I sat on the floor, as she held the box steady. I looked inside again. I felt her leaning over me, over the box. Her face appeared in the hole. And then she blew into it. I felt her breath graze across my eye.
She said something, I couldn't hear her over the machinery. She pointed to me.
"What?" I asked. Clunk screech. I couldn't hear her. I reached behind me. Scratch clack, Kachunk. I pressed the button. The drum stopped. Clunk. The pine cones slid around the cage one last time, scrape. They tumbled against each other. Scrunch.
"Its just my box," she said. "But you can keep it." I stepped into the passageway between the machines where I could feel the kiln vents blowing. It smelled like hot pine. The gusts tickled my eyes. It was warm and chilling on my face. Fredericks drove by.

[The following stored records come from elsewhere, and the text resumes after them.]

==> flow/design.v (excerpt) <==
module mul
(
    input rst,
    input clk,
    input sign,
    input [31:0] x,
    input [31:0] y,
    output [63:0] result
);
==> flow/config.mk <==
export PLATFORM = sky130hd
export DESIGN_NAME = mul
export DESIGN_NICKNAME = mul
export VERILOG_FILES = /design/flow/design.v
export SDC_FILE = /design/flow/constraint.sdc
export NUM_CORES = 4
export LEC_CHECK = 0
export CAP_MARGIN = 20
export CORE_MARGIN = 2
export CORE_UTILIZATION = 70
export CTS_CLUSTER_DIAMETER = 45
export CTS_CLUSTER_SIZE = 37
export SETUP_SLACK_MARGIN = 1.6
export SLEW_MARGIN = 20
==> flow/constraint.sdc <==
create_clock -name core_clock -period 6.71 [get_ports {clk}]
set_input_delay 1.3420 -clock core_clock [delete_from_list [all_inputs] [get_ports {clk}]]
set_output_delay 1.3420 -clock core_clock [all_outputs]
set_load 0.01 [all_outputs]
run.sh (not shown) runs the stock make flow with config.mk's settings and CLKGATE_MAP_FILE=.
The starting point completed and failed the layout checks on negative setup slack.
Next try:
- CORE_UTILIZATION: 70 -> 72
- CTS_CLUSTER_DIAMETER: 45 -> unset
- CTS_CLUSTER_SIZE: 37 -> unset
- MAX_ROUTING_LAYER: unset -> met4
- PLACE_DENSITY_LB_ADDON: unset -> 0.28
- SETUP_SLACK_MARGIN: 1.6 -> 1.36
- clock period: 6.71 -> 8.34 ns (I/O delays scaled with it)
Outcome: The changed run completed, yet does not pass: negative setup slack; worst hold slack is better by 410 ps; wire length increases by 0.66%; core utilization rises by 1.4 points; die size decreases by 2.7%; sequential share of layout area goes up by 0.45 points.
Next try:
- CORE_UTILIZATION: 72 -> 40
- MAX_ROUTING_LAYER: met4 -> unset
- PLACE_DENSITY_LB_ADDON: 0.28 -> unset
- SETUP_SLACK_MARGIN: 1.36 -> unset
- clock period: 8.34 -> 9.8 ns (I/O delays scaled with it)
This time the run passed the timing, DRC and antenna checks.
Synthesized area does not change.
Non-clock buffer count falls by 225.
Die area rises by 79%.
Next try:
- CELL_PAD_IN_SITES_GLOBAL_PLACEMENT: unset -> 2
- CORE_ASPECT_RATIO: unset -> 0.92
- CORE_UTILIZATION: 40 -> 68
- CTS_CLUSTER_SIZE: unset -> 31
- GPL_TIMING_DRIVEN: unset -> 0
- PLACE_DENSITY_LB_ADDON: unset -> 0.07
- SETUP_SLACK_MARGIN: unset -> 0.38
- TNS_END_PERCENT: unset -> 35
- clock period: 9.8 -> 10.0 ns (I/O delays scaled with it)
What happened: The changed run aborted during 3_1_place_gp_skip_io (FLW-0024); synthesized area does not change; die size shrinks by well over a third; synthesized cell count does not change.
Next try:
- CELL_PAD_IN_SITES_GLOBAL_PLACEMENT: 2 -> unset
- CORE_ASPECT_RATIO: 0.92 -> unset
- CORE_UTILIZATION: 68 -> 40
- CTS_CLUSTER_SIZE: 31 -> unset
- GPL_TIMING_DRIVEN: 0 -> unset
- PLACE_DENSITY_LB_ADDON: 0.07 -> unset
- SETUP_SLACK_MARGIN: 0.38 -> unset
- TNS_END_PERCENT: 35 -> unset
Outcome: With this change the flow finished clean; synthesized cell count does not change; die area grows by 69%; synthesized area is unchanged.
Next try:
- CORE_UTILIZATION: 40 -> 66
- CTS_CLUSTER_DIAMETER: unset -> 28
- CTS_CLUSTER_SIZE: unset -> 41
- MAX_ROUTING_LAYER: unset -> met4
- SETUP_SLACK_MARGIN: unset -> 1.6
- TNS_END_PERCENT: unset -> 5
- clock period: 10.0 -> 6.71 ns (I/O delays scaled with it)
This time the run produced a layout that fails on negative setup slack.
Non-clock buffer count came out higher by 322.
Sequential share of layout area came out lower by 2.1 points.
Cell count came out lower by about 3.3%.
Worst hold slack degrades by 660 ps.
Setup slack degrades by 2300 ps.
Cell area came out higher by about 9%.
Die area came out lower by 39%.
Sequential cell count stays the same.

"Get back to work," he said. I held onto the box. Haley was doing her two-step on a flat-empty bin. I listened to the kiln air. It drowned out the whir and clunk of the other machines.

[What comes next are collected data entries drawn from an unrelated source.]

==> run a <==
## axi_stream_insert_header
module axi_stream_insert_header #(
    parameter DATA_WD = 32,
    parameter DATA_BYTE_WD = DATA_WD / 8,
    parameter BYTE_CNT_WD = $clog2(DATA_BYTE_WD)
) (
    input clk,
    input rst_n,
    input valid_in,
    input [DATA_WD-1 : 0] data_in,
    input [DATA_BYTE_WD-1 : 0] keep_in,
    input last_in,
    output ready_in,
    output valid_out,
    output [DATA_WD-1 : 0] data_out,
    output [DATA_BYTE_WD-1 : 0] keep_out,
    output last_out,
    input ready_out,
    input valid_insert,
    input [DATA_WD-1 : 0] header_insert,
    input [DATA_BYTE_WD-1 : 0] keep_insert,
    input [BYTE_CNT_WD : 0] byte_insert_cnt,
    output ready_insert
);
function [BYTE_CNT_WD:0]count_1;
    input [DATA_BYTE_WD-1:0] data_in;
    reg [BYTE_CNT_WD:0]cnt,n;
begin
    cnt=0;
    for (n=0;n<DATA_BYTE_WD; n=n+1) begin
        if(data_in[n])
            cnt = cnt+1'b1; 
            count_1 =cnt;
    end
end
endfunction
localparam IDEL = 4'b0001;
localparam HAEDER_INSERT = 4'b0010;
localparam WAIT = 4'b0100;
localparam IN_OUT = 4'b1000;
reg [3:0] current_state;
reg [3:0] next_state;
reg [BYTE_CNT_WD : 0] byte_insert_cnt_temp;
reg [DATA_BYTE_WD-1 : 0] keep_insert_temp;
reg [DATA_WD-1:0] mem [0:4];
reg [1:0] addr_in;
reg [1:0] addr_out;
reg[4:0] cnt_temp;
reg [DATA_BYTE_WD-1 : 0] keepin_last;
wire [BYTE_CNT_WD:0] keepin_last_count;
wire [4:0] out_cnt ;
reg [2*DATA_WD-1 : 0] data_out_reg;
reg [2*DATA_BYTE_WD-1 : 0] keep_out_reg;
reg last_out_reg;
reg [4:0]cnt_out_temp;
    assign keepin_last_count = count_1(keepin_last); 
    assign ready_in = (current_state == HAEDER_INSERT || current_state==IN_OUT)?1'b1:1'b0;
    assign ready_insert = (current_state == IDEL)?1'b1:1'b0;
  ...
clock: 6.2 ns
lec_check: 0
cap_margin: 5
cell_pad_in_sites_detail_placement: 2
core_aspect_ratio: 1.65
core_margin: 4
core_utilization: 40
cts_cluster_diameter: 320
cts_cluster_size: 98
gpl_routability_driven: 0
gpl_timing_driven: 0
hold_slack_margin: -0.03
max_routing_layer: met5
min_routing_layer: met2
setup_slack_margin: 0.58
slew_margin: 25
run.sh (not shown) runs the stock make flow with config.mk's settings and CLKGATE_MAP_FILE=.
==> run b: changes against run a <==
==> flow/config.mk (replaced) <==
export PLATFORM = sky130hd
export DESIGN_NAME = axi_stream_insert_header
export DESIGN_NICKNAME = axi_stream_insert_header
export VERILOG_FILES = /design/flow/design.v
export SDC_FILE = /design/flow/constraint.sdc
export NUM_CORES = 4
export LEC_CHECK = 0
export CAP_MARGIN = 20
export CORE_MARGIN = 2
export CORE_UTILIZATION = 47
export PLACE_DENSITY = 0.6
export SLEW_MARGIN = 20
==> flow/constraint.sdc (replaced) <==
create_clock -name core_clock -period 4.76 [get_ports {clk}]
set_input_delay 0.9520 -clock core_clock [delete_from_list [all_inputs] [get_ports {clk}]]
set_output_delay 0.9520 -clock core_clock [all_outputs]
set_load 0.01 [all_outputs]
==> run c: changes against run a <==
==> flow/config.mk (replaced) <==
export PLATFORM = sky130hd
export DESIGN_NAME = axi_stream_insert_header
export DESIGN_NICKNAME = axi_stream_insert_header
export VERILOG_FILES = /design/flow/design.v
export SDC_FILE = /design/flow/constraint.sdc
export NUM_CORES = 4
export LEC_CHECK = 0
export CAP_MARGIN = 20
export CORE_MARGIN = 2
export CORE_UTILIZATION = 40
export PLACE_DENSITY = 0.6
export SLEW_MARGIN = 20
==> flow/constraint.sdc (replaced) <==
create_clock -name core_clock -period 5.5 [get_ports {clk}]
set_input_delay 1.1000 -clock core_clock [delete_from_list [all_inputs] [get_ports {clk}]]
set_output_delay 1.1000 -clock core_clock [all_outputs]
set_load 0.01 [all_outputs]
==> run d: changes against run a <==
==> flow/config.mk (replaced) <==
export PLATFORM = sky130hd
export DESIGN_NAME = axi_stream_insert_header
export DESIGN_NICKNAME = axi_stream_insert_header
export VERILOG_FILES = /design/flow/design.v
export SDC_FILE = /design/flow/constraint.sdc
export NUM_CORES = 4
export LEC_CHECK = 0
export CAP_MARGIN = 20
export CORE_MARGIN = 2
export CORE_UTILIZATION = 63
export CTS_CLUSTER_DIAMETER = 345
export CTS_CLUSTER_SIZE = 17
export PLACE_DENSITY = 0.6
export SLEW_MARGIN = 20
==> flow/constraint.sdc (replaced) <==
create_clock -name core_clock -period 3.64 [get_ports {clk}]
set_input_delay 0.7280 -clock core_clock [delete_from_list [all_inputs] [get_ports {clk}]]
set_output_delay 0.7280 -clock core_clock [all_outputs]
set_load 0.01 [all_outputs]
==> qor.csv <==
metric,value,unit
Die Size,0.0255,mm2
Placement Rows,56,
Placement Cell Area,0.0129,mm2
I/O Buffers,120,
post_cts resized,4,
total global routing overflow,0,
M1 GR Usage,0.424,
placed cell count,1642,
outcome,no timing/DRC/antenna violations,
the above is filed under run b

"I can't take this noise. I'm quitting," I said.
"You'll kill to get this job back in two weeks." he said.
"I want to work in the fields again," I said.
"No you don't, get back to work," he answered. And I knew he was right. I learned to hate the fields like I learned to hate spinning seeds. If there was any magic left in the trees, it fled before we got our hands on it. I saw Haley dancing, twirling a strip of packing tape in the air like a banner. I felt it whip past my ear. I knew that she would be working here in ten years, and I wondered if she would be happy. I wondered if she would still be able to remember when the trees towered over her and when she had the magic.

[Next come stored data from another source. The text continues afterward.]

== rev 12 ==
// openNocTop
module openNocTop #(parameter X=2,Y=2,data_width=32, x_size=1, y_size=1,total_width=(x_size+y_size+data_width),sw_no=X*Y)
(
input wire clk,
input wire rstn,
input wire [(X*Y)-1:0] r_valid_pe,
input wire [(total_width*X*Y)-1:0] r_data_pe,
output wire [(X*Y)-1:0] r_ready_pe,
output wire [(X*Y)-1:0] w_valid_pe,
output wire [(total_width*X*Y)-1:0] w_data_pe
);
wire  r_ready_r[X*Y-1:0];
wire  r_ready_t[X*Y-1:0];
wire  r_valid_l[X*Y-1:0];
wire  r_valid_b[X*Y-1:0];
wire  w_ready_l[X*Y-1:0];
wire  w_ready_b[X*Y-1:0];
wire  w_valid_r[X*Y-1:0];
wire  w_valid_t[X*Y-1:0];
wire [total_width-1:0]  w_data_r[X*Y-1:0];
wire [total_width-1:0]  w_data_t[X*Y-1:0];
generate
genvar x, y; 
for (x=0;x<X;x=x+1) begin:xs
   for (y=0; y<Y; y=y+1) begin:ys
      if(x==0 & y==0)
	     begin: instnce
		     nbyn #(.x_coord(x),.y_coord(y),.X(X),.Y(Y),.data_width(data_width), .x_size(x_size), .y_size(y_size),.total_width(total_width))
			   nbyn_instance(
			         .clk(clk), 
			         .rstn(rstn),     
                     .i_ready_r(r_ready_r[(y*X)+x]),    
			         .i_ready_t(r_ready_t[(y*X)+x]), 
					 .i_valid_l(w_valid_r[(y*X)+x+X-1]),
					 .i_valid_b(w_valid_t[(y*X)+x+(Y-1)*X]), 
					 .i_valid_pe(r_valid_pe[x+X*y:x+X*y]),
					 .o_ready_l(r_ready_r[(y*X)+x+X-1]),	 
					 .o_ready_b(r_ready_t[(y*X)+x+(Y-1)*X]), 
                     .o_ready_pe(r_ready_pe[x+X*y:x+X*y]),					 
					 .o_valid_r(w_valid_r[y*X+x]),
					 .o_valid_t(w_valid_t[y*X+x]), 
					 .o_valid_pe(w_valid_pe[x+X*y:x+X*y]),
					 .i_data_l(w_data_r[(y*X)+x+X-1]),	
                     .i_data_b(w_data_t[(y*X)+x+(Y-1)*X]), 
                     .o_data_r(w_data_r[y*X+x]),
                     .o_data_t(w_data_t[y*X+x]), 
					 .i_data_pe(r_data_pe[(total_width*x)+(total_width*X*y)+:total_width]),
					 .o_data_pe(w_data_pe[(total_width*x)+(total_width*X*y)+:total_width])
					 );
		 end
       else if(x!=0 & y==0)
	     begin: instnce
              nbyn #(.x_coord(x),.y_coord(y),.X(X),.Y(Y),.data_width(data_width), .x_size(x_size), .y_size(y_size),.total_width(total_width))
			     nbyn_instance(		  
			         .clk(clk), 
			         .rstn(rstn),     
                     .i_ready_r(r_ready_r[(y*X)+x]),     
			         .i_ready_t(r_ready_t[(y*X)+x]),
					 .i_valid_l(w_valid_r[(y*X)+x-1]),		
					 .i_valid_b(w_valid_t[(y*X)+x+(Y-1)*X]),
  ...
clock: 3.94 ns
lec_check: 0
cap_margin: 20
core_margin: 2
core_utilization: 40
slew_margin: 20
run.sh (not shown) runs the stock make flow with config.mk's settings and CLKGATE_MAP_FILE=.
### rev 12 -> rev 13
Settings: setting CELL_PAD_IN_SITES_DETAIL_PLACEMENT to 0 for the first time; changing CORE_UTILIZATION from 40 to 58; setting GPL_TIMING_DRIVEN to 1 for the first time; setting CTS_CLUSTER_SIZE to 94 for the first time; setting SETUP_SLACK_MARGIN to -0.39 for the first time; setting CORE_ASPECT_RATIO to 0.85 for the first time; setting TNS_END_PERCENT to 80 for the first time; setting ABC_AREA to 1 for the first time; changing the clock period (ns, I/O delays scaled along) from 3.94 to 3.42.
==> comparison <==
As of rev 13, area after synthesis had risen by more than a quarter compared to rev 12. The average footprint of a synthesized cell in rev 13 is 0.67 times that in rev 12. On rev 13: wire length is 28000 um higher than what rev 12 gave. The core of rev 13 is more densely filled than that of rev 12. Of rev 13 and rev 12, rev 12 shows the lower global-route usage, with rev 13 above it. The share of the clock period used by the worst path number comes out lower for rev 12 vs rev 13. Rev 13 had finished all stages when the layout checks came back failing, citing setup timing. | endpoint required time on the critical path | rev 13 vs rev 12 | 0.41 ns lower |. Reported for rev 13 and rev 12, cts-stage hold buffer count turned out identical to the last digit. Sum of negative setup slack, rev 13 and rev 12, lower one = rev 13. Diff rev 13 and rev 12: inserted tap cell count lower in rev 13.


openNocTop again, from the RTL that the note above started with.
export LEC_CHECK = 0
export ABC_AREA = 1
export CAP_MARGIN = 20
export CORE_MARGIN = 2
export CORE_UTILIZATION = 68
export CTS_CLUSTER_DIAMETER = 204
export CTS_CLUSTER_SIZE = 100
export SLEW_MARGIN = 20
create_clock -name core_clock -period 2.3 [get_ports {clk}]
The first run aborted during global routing (5_1_grt) on GRT-0232.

Fredericks drove forward on the forklift. Then he stopped it, screech. "Try five."
I heard the kiln fans turn on. I listened for the clunking. No clunking. I looked at Position Five. I heard the air push forth. "O.k."
I took Haley by the hand. We walked toward the kilns. She held the box. The hopper was named 'Finch.' The window on the hopper was spotless. As I pressed the call button and the yellow light flashed above me, onto the floor, onto the tip of Haley's nose, I realized something. She didn't have it either. But it ran through her like electricity through a wire, and she knew this. The kiln ignited making a soft noise, a swishing, like branches rustling, snow falling. I watched Fredericks loading the hopper, I listened to the cones ring against its metal walls. I leaned against the orange face of the kiln, smelling the air as it poured from the vents. I watched as Haley chased the raining pine cones scattering and spreading over the concrete floor. I looked inside the box, and it was just a box. I knew this all along, because it couldn't possibly hold what was inside.